It's a new tank though so that may be the issue, but it made me think maybe the food I feed my frogs may contain something that causes diatoms. I feed earthworms and reptomin mostly (also wet/frozen foods but I feed these to my fish tanks as well so I rule these out).

Here's my weird theory on earthworms though, they're cultured in humus, the frogs eat the earthworms, their guts contain humus and they poop it out into the tank. So basically the humus goes through the digestive tract of the frogs and then gets into the water column of my tank, creating a possible excess silicate source (assuming humus contains silicates I haven't confirmed this).

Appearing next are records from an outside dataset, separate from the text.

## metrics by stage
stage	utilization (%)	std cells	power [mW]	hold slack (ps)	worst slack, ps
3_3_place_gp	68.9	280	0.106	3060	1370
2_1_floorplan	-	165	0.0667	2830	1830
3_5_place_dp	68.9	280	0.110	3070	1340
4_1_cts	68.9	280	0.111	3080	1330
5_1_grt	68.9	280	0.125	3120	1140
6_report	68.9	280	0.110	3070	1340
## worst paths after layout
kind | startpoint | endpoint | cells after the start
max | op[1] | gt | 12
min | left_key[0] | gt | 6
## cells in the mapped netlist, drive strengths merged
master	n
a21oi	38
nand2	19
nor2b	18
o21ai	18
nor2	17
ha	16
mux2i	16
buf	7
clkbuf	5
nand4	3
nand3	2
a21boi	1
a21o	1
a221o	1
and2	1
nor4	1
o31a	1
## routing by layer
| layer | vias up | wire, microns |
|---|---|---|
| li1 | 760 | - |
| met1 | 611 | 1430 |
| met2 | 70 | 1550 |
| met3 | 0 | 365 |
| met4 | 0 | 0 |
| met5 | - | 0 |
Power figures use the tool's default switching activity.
$ cat config.mk
export PLATFORM = sky130hd
export DESIGN_NAME = imhq_ram
export DESIGN_NICKNAME = d
export VERILOG_FILES = /design/src/sv/imhq_ram.sv
export SDC_FILE = /design/constraint.sdc
export NUM_CORES = 1
export LEC_CHECK = 0
export BUFFER_PORTS_ARGS = -buffer_cell sky130_fd_sc_hd__buf_2
export CORE_MARGIN = 4
export CORE_UTILIZATION = 30
export CTS_CLUSTER_DIAMETER = 120
export DETAILED_ROUTE_END_ITERATION = 12
export GPL_TIMING_DRIVEN = 0
export PLACE_DENSITY = 0.5
export SETUP_SLACK_MARGIN = 0.15
export SLEW_MARGIN = 20
export SYNTH_ARGS = -nofsm -noshare
export SYNTH_HDL_FRONTEND = slang
export SYNTH_SLANG_ARGS = --single-unit
$ cat constraint.sdc
create_clock -name clk -period 2.17 [get_ports clk]
set_clock_uncertainty 0.05 [all_clocks]
set_input_delay 0.217 -clock clk [delete_from_list [all_inputs] [get_ports clk]]
set_output_delay 0.217 -clock clk [all_outputs]
set_load 0.005 [all_outputs]
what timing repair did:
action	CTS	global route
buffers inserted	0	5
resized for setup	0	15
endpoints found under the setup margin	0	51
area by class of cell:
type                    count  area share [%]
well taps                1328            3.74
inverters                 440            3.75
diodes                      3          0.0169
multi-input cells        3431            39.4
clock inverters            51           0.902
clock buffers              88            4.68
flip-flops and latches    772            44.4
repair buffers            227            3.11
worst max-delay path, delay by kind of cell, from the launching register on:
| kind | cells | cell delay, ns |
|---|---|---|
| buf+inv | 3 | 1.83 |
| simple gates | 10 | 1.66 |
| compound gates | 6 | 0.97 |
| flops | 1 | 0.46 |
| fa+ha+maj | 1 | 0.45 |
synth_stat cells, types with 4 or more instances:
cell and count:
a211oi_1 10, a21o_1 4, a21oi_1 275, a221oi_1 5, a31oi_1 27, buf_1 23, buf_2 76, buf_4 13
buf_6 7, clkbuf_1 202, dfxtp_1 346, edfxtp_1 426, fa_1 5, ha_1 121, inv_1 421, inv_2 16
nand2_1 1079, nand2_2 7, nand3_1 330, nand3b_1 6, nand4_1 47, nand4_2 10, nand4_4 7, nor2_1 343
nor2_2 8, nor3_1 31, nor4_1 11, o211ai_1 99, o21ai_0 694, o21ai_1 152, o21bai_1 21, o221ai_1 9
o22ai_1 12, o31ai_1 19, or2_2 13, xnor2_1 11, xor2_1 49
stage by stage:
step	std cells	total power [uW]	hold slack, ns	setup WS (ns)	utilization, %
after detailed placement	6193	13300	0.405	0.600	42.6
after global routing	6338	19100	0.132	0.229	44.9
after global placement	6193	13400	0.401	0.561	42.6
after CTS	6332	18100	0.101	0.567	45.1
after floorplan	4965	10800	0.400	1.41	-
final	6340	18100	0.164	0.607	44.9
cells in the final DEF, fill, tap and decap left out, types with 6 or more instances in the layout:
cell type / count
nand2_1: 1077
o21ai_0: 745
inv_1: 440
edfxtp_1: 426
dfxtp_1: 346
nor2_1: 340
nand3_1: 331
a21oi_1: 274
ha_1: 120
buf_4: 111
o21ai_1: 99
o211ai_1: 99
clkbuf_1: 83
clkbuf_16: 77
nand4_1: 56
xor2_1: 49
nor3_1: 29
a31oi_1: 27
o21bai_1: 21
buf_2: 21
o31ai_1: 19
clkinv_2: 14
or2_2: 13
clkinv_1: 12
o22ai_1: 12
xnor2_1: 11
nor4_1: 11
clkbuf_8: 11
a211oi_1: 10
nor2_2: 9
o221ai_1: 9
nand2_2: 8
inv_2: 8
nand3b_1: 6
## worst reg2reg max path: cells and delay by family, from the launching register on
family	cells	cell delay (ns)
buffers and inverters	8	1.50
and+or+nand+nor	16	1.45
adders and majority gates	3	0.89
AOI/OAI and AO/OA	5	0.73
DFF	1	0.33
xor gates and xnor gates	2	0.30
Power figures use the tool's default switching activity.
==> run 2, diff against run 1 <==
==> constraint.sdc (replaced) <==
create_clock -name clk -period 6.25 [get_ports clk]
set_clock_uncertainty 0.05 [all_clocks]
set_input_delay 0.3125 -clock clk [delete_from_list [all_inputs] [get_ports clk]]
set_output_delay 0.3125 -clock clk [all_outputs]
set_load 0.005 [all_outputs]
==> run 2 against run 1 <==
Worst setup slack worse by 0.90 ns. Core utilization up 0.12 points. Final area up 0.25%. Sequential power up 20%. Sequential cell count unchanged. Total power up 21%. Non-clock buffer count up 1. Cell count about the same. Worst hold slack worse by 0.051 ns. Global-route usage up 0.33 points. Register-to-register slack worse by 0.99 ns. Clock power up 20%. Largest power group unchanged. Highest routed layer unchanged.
<file path="src/hw/rtl/tlsc_pkg.sv">
// Shared types and constants for the three-LFSR byte stream cipher.
// Used by tlsc_seed_regs, tlsc_keygen and three_lfsr_stream_cipher; no dependencies.
package tlsc_pkg;

  // Register widths
  localparam int unsigned LfsrAW = 17;
  localparam int unsigned LfsrBW = 19;
  localparam int unsigned LfsrCW = 23;
  localparam int unsigned ByteW  = 8;

  // Configuration port
  localparam int unsigned CfgIdxW  = 2;
  localparam int unsigned CfgDataW = 23;

  localparam logic [CfgIdxW-1:0] CFG_SEED_A = 2'd0;
  localparam logic [CfgIdxW-1:0] CFG_SEED_B = 2'd1;
  localparam logic [CfgIdxW-1:0] CFG_SEED_C = 2'd2;

  // Feedback tap masks
  localparam logic [LfsrAW-1:0] TAPS_A = 17'h0002D;
  localparam logic [LfsrBW-1:0] TAPS_B = 19'h0332B;
  localparam logic [LfsrCW-1:0] TAPS_C = 23'h000069;

  // Seed values after reset
  localparam logic [LfsrAW-1:0] SEED_A_RST = 17'h03130;
  localparam logic [LfsrBW-1:0] SEED_B_RST = 19'h21999;
  localparam logic [LfsrCW-1:0] SEED_C_RST = 23'h66C6A6;

  // Combining tables, bit n is the entry at index n = {c0, b0, a0}
  localparam logic [7:0] TAB_ONE   = 8'b1110_1000;
  localparam logic [7:0] TAB_TWO   = 8'b1101_0010;
  localparam logic [7:0] TAB_THREE = 8'b1010_1100;

  typedef struct packed {
    logic [LfsrAW-1:0] a;
    logic [LfsrBW-1:0] b;
    logic [LfsrCW-1:0] c;
  } lfsr_t;

  typedef struct packed {
    lfsr_t seed;
    logic  reload;
  } seed_ctl_t;

  typedef struct packed {
    logic [ByteW-1:0] data_byte;
    logic             restart;
  } in_t;

  typedef struct packed {
    logic [ByteW-1:0] result_byte;
    logic [ByteW-1:0] key_byte;
  } out_t;

endpackage

</file>
<file path="src/hw/rtl/tlsc_seed_regs.sv">
// Seed register file for the three-LFSR stream cipher.
// Decodes configuration writes and flags a reload of all LFSRs; uses tlsc_pkg.
module tlsc_seed_regs import tlsc_pkg::*; (
  input  logic               clk_i,
  input  logic               rst_ni,
  input  logic               cfg_valid_i,
  input  logic [CfgIdxW-1:0] cfg_index_i,
  input  logic [CfgDataW-1:0] cfg_data_i,
  output seed_ctl_t          ctl_o
);

  lfsr_t seed_q, seed_d;
  logic  hit;

  // Decode the write, keep the seeds masked to their widths
  always_comb begin
    seed_d = seed_q;
    hit    = 1'b0;
    if (cfg_valid_i) begin
      unique case (cfg_index_i)
        CFG_SEED_A: begin
          seed_d.a = cfg_data_i[LfsrAW-1:0];
          hit      = 1'b1;
        end
        CFG_SEED_B: begin
          seed_d.b = cfg_data_i[LfsrBW-1:0];
          hit      = 1'b1;
        end
        CFG_SEED_C: begin
          seed_d.c = cfg_data_i[LfsrCW-1:0];
          hit      = 1'b1;
        end
        default: hit = 1'b0;
      endcase
    end
  end

  // Hold the seeds
  always_ff @(posedge clk_i or negedge rst_ni) begin
    if (!rst_ni) begin
      seed_q <= '{a: SEED_A_RST, b: SEED_B_RST, c: SEED_C_RST};
    end else begin
      seed_q <= seed_d;
    end
  end

  // New seeds go straight to the LFSRs on a valid write
  assign ctl_o.seed   = seed_d;
  assign ctl_o.reload = hit;

endmodule

</file>
<file path="src/hw/rtl/tlsc_keygen.sv">
// Keystream byte generator: eight LFSR steps unrolled into XOR logic.
// Purely combinational; uses tlsc_pkg for tap masks and combining tables.
module tlsc_keygen import tlsc_pkg::*; (
  input  lfsr_t            lfsr_i,
  output logic [ByteW-1:0] key_o,
  output lfsr_t            lfsr_o
);

  always_comb begin
    lfsr_t            st;
    logic [2:0]       idx;
    logic [ByteW-1:0] key;
    st  = lfsr_i;
    key = '0;
    // Take one keystream bit per step, LSB first, then advance each register
    for (int i = 0; i < ByteW; i++) begin
      idx    = {st.c[0], st.b[0], st.a[0]};
      key[i] = TAB_ONE[idx] ^ TAB_TWO[idx] ^ TAB_THREE[idx];
      st.a   = {^(st.a & TAPS_A), st.a[LfsrAW-1:1]};
      st.b   = {^(st.b & TAPS_B), st.b[LfsrBW-1:1]};
      st.c   = {^(st.c & TAPS_C), st.c[LfsrCW-1:1]};
    end
    key_o  = key;
    lfsr_o = st;
  end

endmodule

</file>
<file path="src/hw/rtl/three_lfsr_stream_cipher.sv">
// Top level of the three-LFSR byte stream cipher.
// Instantiates tlsc_seed_regs and tlsc_keygen; uses tlsc_pkg.

// One byte is ciphered per clock unless the input stalls: each accepted word runs
// eight LFSR steps through the unrolled XOR network of tlsc_keygen between the
// LFSR state registers and the result register, so a word can be accepted every
// cycle. A two-entry output buffer (result register plus skid register) keeps
// input stall registered; the input stalls only when both entries are full.
// Encryption and decryption are the same operation. Seed writes on the
// configuration port reload all three LFSRs at once and are always ready; a word
// with restart set reloads the LFSRs from the seeds before it is ciphered.
module three_lfsr_stream_cipher import tlsc_pkg::*; (
  input  logic                clk_i,
  input  logic                rst_ni,
  // input words
  input  logic                in_valid_i,
  output logic                in_stall_o,
  input  in_t                 in_data_i,
  // result words
  output logic                out_valid_o,
  input  logic                out_stall_i,
  output out_t                out_data_o,
  // seed configuration
  input  logic                cfg_valid_i,
  output logic                cfg_ready_o,
  input  logic [CfgIdxW-1:0]  cfg_index_i,
  input  logic [CfgDataW-1:0] cfg_data_i
);

  seed_ctl_t        seed_ctl;
  lfsr_t            lfsr_q, lfsr_d, kg_in, kg_next;
  logic [ByteW-1:0] kg_key;
  out_t             new_word;
  out_t             out_q, out_d, skid_q, skid_d;
  logic             out_valid_q, out_valid_d, skid_valid_q, skid_valid_d;
  logic             in_fire, out_fire, cfg_fire;

  assign cfg_ready_o = 1'b1;
  assign cfg_fire    = cfg_valid_i & cfg_ready_o;
  assign in_fire     = in_valid_i & ~skid_valid_q;
  assign out_fire    = out_valid_q & ~out_stall_i;

  tlsc_seed_regs u_seed_regs (
    .clk_i       (clk_i),
    .rst_ni      (rst_ni),
    .cfg_valid_i (cfg_fire),
    .cfg_index_i (cfg_index_i),
    .cfg_data_i  (cfg_data_i),
    .ctl_o       (seed_ctl)
  );

  // Restart selects the seeds as the starting state of this word
  assign kg_in = in_data_i.restart ? seed_ctl.seed : lfsr_q;

  tlsc_keygen u_keygen (
    .lfsr_i (kg_in),
    .key_o  (kg_key),
    .lfsr_o (kg_next)
  );

  assign new_word.result_byte = in_data_i.data_byte ^ kg_key;
  assign new_word.key_byte    = kg_key;

  // Advance the LFSRs on an accepted word, reload on a seed write
  always_comb begin
    lfsr_d = lfsr_q;
    if (seed_ctl.reload) begin
      lfsr_d = seed_ctl.seed;
    end else if (in_fire) begin
      lfsr_d = kg_next;
    end
  end

  // Output register with skid entry
  always_comb begin
    out_d        = out_q;
    skid_d       = skid_q;
    out_valid_d  = out_valid_q;
    skid_valid_d = skid_valid_q;
    if (!out_valid_q || out_fire) begin
      out_valid_d  = skid_valid_q | in_fire;
      out_d        = skid_valid_q ? skid_q : new_word;
      skid_valid_d = 1'b0;
    end else if (in_fire) begin
      skid_d       = new_word;
      skid_valid_d = 1'b1;
    end
  end

  always_ff @(posedge clk_i or negedge rst_ni) begin
    if (!rst_ni) begin
      lfsr_q       <= '{a: SEED_A_RST, b: SEED_B_RST, c: SEED_C_RST};
      out_valid_q  <= 1'b0;
      skid_valid_q <= 1'b0;
    end else begin
      lfsr_q       <= lfsr_d;
      out_valid_q  <= out_valid_d;
      skid_valid_q <= skid_valid_d;
    end
  end

  // Payload registers need no reset
  always_ff @(posedge clk_i) begin
    out_q  <= out_d;
    skid_q <= skid_d;
  end

  assign in_stall_o  = skid_valid_q;
  assign out_valid_o = out_valid_q;
  assign out_data_o  = out_q;

`ifndef NO_ASSERTIONS
  // The skid entry is only filled behind a waiting result
  a_skid_behind_out: assert property (@(posedge clk_i) disable iff (!rst_ni)
    skid_valid_q |-> out_valid_q)
    else $error("skid entry valid without a result word");

  // A seed write leaves the LFSRs equal to the stored seeds
  a_cfg_reload: assert property (@(posedge clk_i) disable iff (!rst_ni)
    seed_ctl.reload |=> (lfsr_q == $past(seed_ctl.seed)))
    else $error("LFSRs not reloaded after seed write");

  // State moves only on an accepted word or a seed write
  a_lfsr_hold: assert property (@(posedge clk_i) disable iff (!rst_ni)
    (!in_fire && !seed_ctl.reload) |=> $stable(lfsr_q))
    else $error("LFSR state changed without a word or seed write");

  // A word accepted into a free output stage shows its key next cycle
  a_direct_result: assert property (@(posedge clk_i) disable iff (!rst_ni)
    (in_fire && (!out_valid_q || out_fire))
      |=> (out_valid_q && out_q.key_byte == $past(kg_key)))
    else $error("accepted word did not reach the result register");
`endif

endmodule

</file>
`config.mk`:
```
export PLATFORM = sky130hd
export DESIGN_NAME = char_lcd_split_line_scroller
export DESIGN_NICKNAME = d
export VERILOG_FILES = /design/src/sv/lcdscr_pkg.sv /design/src/sv/lcdscr_front.sv /design/src/sv/lcdscr_queue.sv /design/src/sv/lcdscr_back.sv /design/src/sv/char_lcd_split_line_scroller.sv
export SDC_FILE = /design/constraint.sdc
export NUM_CORES = 1
export LEC_CHECK = 0
export BUFFER_PORTS_ARGS = -buffer_cell sky130_fd_sc_hd__buf_2
export CORE_UTILIZATION = 55
export DETAILED_ROUTE_END_ITERATION = 16
export PLACE_DENSITY = 0.76
export SLEW_MARGIN = 20
export SYNTH_ARGS = -nofsm -noshare
export SYNTH_HDL_FRONTEND = slang
export SYNTH_SLANG_ARGS = --single-unit
```
`constraint.sdc`:
```
create_clock -name clk -period 4 [get_ports clk]
set_input_delay 0.8 -clock clk [delete_from_list [all_inputs] [get_ports clk]]
set_output_delay 0.8 -clock clk [all_outputs]
set_load 0.01 [all_outputs]
```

Again that is perhaps a crazy theory. I guess a good question is, has anyone here fed earthworms to large predatory fish and gotten diatom blooms?


----------



## pantherspawn (Dec 21, 2011)

I don't know about hummus and earthworms, but i do use carb sea moonlight and tahitian moon sand.. Don't have a problem with the moonlight but the tahitian moon is what's in my puffer tank with the led. No led on the moonlight. So who know. Haha


----------



## mnemenoi (May 28, 2012)

We had a Tanganyikan tank with that sand and was plagued by diatoms (very low light), but added a micron filter, dosed Excel, and were eventually able to eliminate the issue. Good luck!!!


----------



## Flear (Jul 10, 2013)

i'm skipping ahead, ... blue-green algae (cyanobacteria) is a type of bacteria, it is not absolute that it's going to have a distinct color and may very well range the colors of the rainbow


----------



## Michael M (Sep 20, 2012)

Flear said:


> i'm skipping ahead, ... blue-green algae (cyanobacteria) is a type of bacteria, it is not absolute that it's going to have a distinct color and may very well range the colors of the rainbow


I've only had obvious cyanobacteria in this tank once. It was when I used to turn my spray bar against the glass to reduce flow in my tank because clawed frogs prefer stagnant water. I learned my lesson on this because I started to get BBA and I noticed some BGA (the blue-green type) growing on a piece of driftwood and on the roots of one of my floating water sprite plants.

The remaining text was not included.